**What the task asks:**
Set out exactly every line of the entries below, starting at the line that holds "[where the power goes]" and stopping after the line that holds "Power figures use".

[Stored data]
______

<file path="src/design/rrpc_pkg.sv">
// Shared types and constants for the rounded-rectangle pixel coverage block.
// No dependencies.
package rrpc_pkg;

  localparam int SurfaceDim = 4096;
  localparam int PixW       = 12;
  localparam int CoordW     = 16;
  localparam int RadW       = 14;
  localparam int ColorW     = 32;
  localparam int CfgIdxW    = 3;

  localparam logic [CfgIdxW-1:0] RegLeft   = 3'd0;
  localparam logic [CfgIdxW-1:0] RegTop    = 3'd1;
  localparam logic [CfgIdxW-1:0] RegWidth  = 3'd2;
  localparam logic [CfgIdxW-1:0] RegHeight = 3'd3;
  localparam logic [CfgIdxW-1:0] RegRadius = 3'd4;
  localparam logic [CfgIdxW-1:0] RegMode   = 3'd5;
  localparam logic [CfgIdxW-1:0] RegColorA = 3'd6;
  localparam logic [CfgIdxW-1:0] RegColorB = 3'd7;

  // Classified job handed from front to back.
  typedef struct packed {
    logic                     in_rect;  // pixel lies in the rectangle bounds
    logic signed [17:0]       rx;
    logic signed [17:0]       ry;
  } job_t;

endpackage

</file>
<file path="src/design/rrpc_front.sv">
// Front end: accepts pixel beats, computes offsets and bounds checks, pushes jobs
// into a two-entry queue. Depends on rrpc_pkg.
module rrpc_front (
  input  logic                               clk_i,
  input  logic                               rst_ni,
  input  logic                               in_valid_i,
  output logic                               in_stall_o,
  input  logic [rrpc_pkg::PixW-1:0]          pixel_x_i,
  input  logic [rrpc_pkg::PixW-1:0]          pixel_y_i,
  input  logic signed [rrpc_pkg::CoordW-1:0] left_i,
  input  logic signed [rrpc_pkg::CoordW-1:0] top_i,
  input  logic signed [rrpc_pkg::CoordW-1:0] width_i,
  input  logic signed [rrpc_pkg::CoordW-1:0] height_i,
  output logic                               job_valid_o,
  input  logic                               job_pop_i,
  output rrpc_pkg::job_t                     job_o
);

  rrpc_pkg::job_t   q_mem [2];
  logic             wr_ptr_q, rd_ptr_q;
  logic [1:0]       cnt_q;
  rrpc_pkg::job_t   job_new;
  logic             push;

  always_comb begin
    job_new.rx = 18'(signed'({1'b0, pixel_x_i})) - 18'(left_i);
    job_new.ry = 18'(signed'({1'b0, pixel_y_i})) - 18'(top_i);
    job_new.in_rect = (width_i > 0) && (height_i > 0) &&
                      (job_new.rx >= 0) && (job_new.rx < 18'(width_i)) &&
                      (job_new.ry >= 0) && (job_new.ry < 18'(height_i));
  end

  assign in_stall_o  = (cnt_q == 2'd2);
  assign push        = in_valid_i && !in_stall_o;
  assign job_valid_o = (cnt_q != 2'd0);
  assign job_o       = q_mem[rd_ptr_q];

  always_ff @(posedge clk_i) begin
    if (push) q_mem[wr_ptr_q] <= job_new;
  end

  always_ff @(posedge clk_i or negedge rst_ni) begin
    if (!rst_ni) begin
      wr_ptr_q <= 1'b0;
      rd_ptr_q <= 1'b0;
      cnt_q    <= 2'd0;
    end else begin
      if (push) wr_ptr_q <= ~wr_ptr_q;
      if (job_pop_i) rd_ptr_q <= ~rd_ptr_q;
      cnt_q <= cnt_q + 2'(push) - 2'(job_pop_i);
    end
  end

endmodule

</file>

______

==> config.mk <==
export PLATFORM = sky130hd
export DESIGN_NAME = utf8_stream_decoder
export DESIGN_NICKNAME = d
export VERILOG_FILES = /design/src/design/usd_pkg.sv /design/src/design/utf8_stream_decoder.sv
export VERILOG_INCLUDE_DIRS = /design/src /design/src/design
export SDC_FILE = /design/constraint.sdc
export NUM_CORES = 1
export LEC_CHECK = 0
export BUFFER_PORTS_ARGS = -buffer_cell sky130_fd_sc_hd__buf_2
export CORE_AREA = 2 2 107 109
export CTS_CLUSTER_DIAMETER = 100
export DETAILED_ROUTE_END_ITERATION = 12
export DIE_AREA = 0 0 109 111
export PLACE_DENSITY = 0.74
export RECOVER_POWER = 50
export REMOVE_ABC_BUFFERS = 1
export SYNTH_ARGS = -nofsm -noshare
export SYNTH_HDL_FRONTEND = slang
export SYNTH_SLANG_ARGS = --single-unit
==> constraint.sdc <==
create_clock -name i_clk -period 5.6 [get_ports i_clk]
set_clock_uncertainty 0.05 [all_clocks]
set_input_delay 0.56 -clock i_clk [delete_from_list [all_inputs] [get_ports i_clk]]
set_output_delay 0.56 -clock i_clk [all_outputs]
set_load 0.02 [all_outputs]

______

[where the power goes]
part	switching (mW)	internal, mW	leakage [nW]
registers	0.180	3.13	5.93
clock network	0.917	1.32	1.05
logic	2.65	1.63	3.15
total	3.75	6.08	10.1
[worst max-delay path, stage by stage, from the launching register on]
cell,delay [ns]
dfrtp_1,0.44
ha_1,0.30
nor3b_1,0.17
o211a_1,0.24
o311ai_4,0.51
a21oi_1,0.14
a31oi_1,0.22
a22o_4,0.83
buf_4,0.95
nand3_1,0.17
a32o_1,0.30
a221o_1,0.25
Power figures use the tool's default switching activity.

______

**Response for this exercise:**
[where the power goes]
part	switching (mW)	internal, mW	leakage [nW]
registers	0.180	3.13	5.93
clock network	0.917	1.32	1.05
logic	2.65	1.63	3.15
total	3.75	6.08	10.1
[worst max-delay path, stage by stage, from the launching register on]
cell,delay [ns]
dfrtp_1,0.44
ha_1,0.30
nor3b_1,0.17
o211a_1,0.24
o311ai_4,0.51
a21oi_1,0.14
a31oi_1,0.22
a22o_4,0.83
buf_4,0.95
nand3_1,0.17
a32o_1,0.30
a221o_1,0.25
Power figures use the tool's default switching activity.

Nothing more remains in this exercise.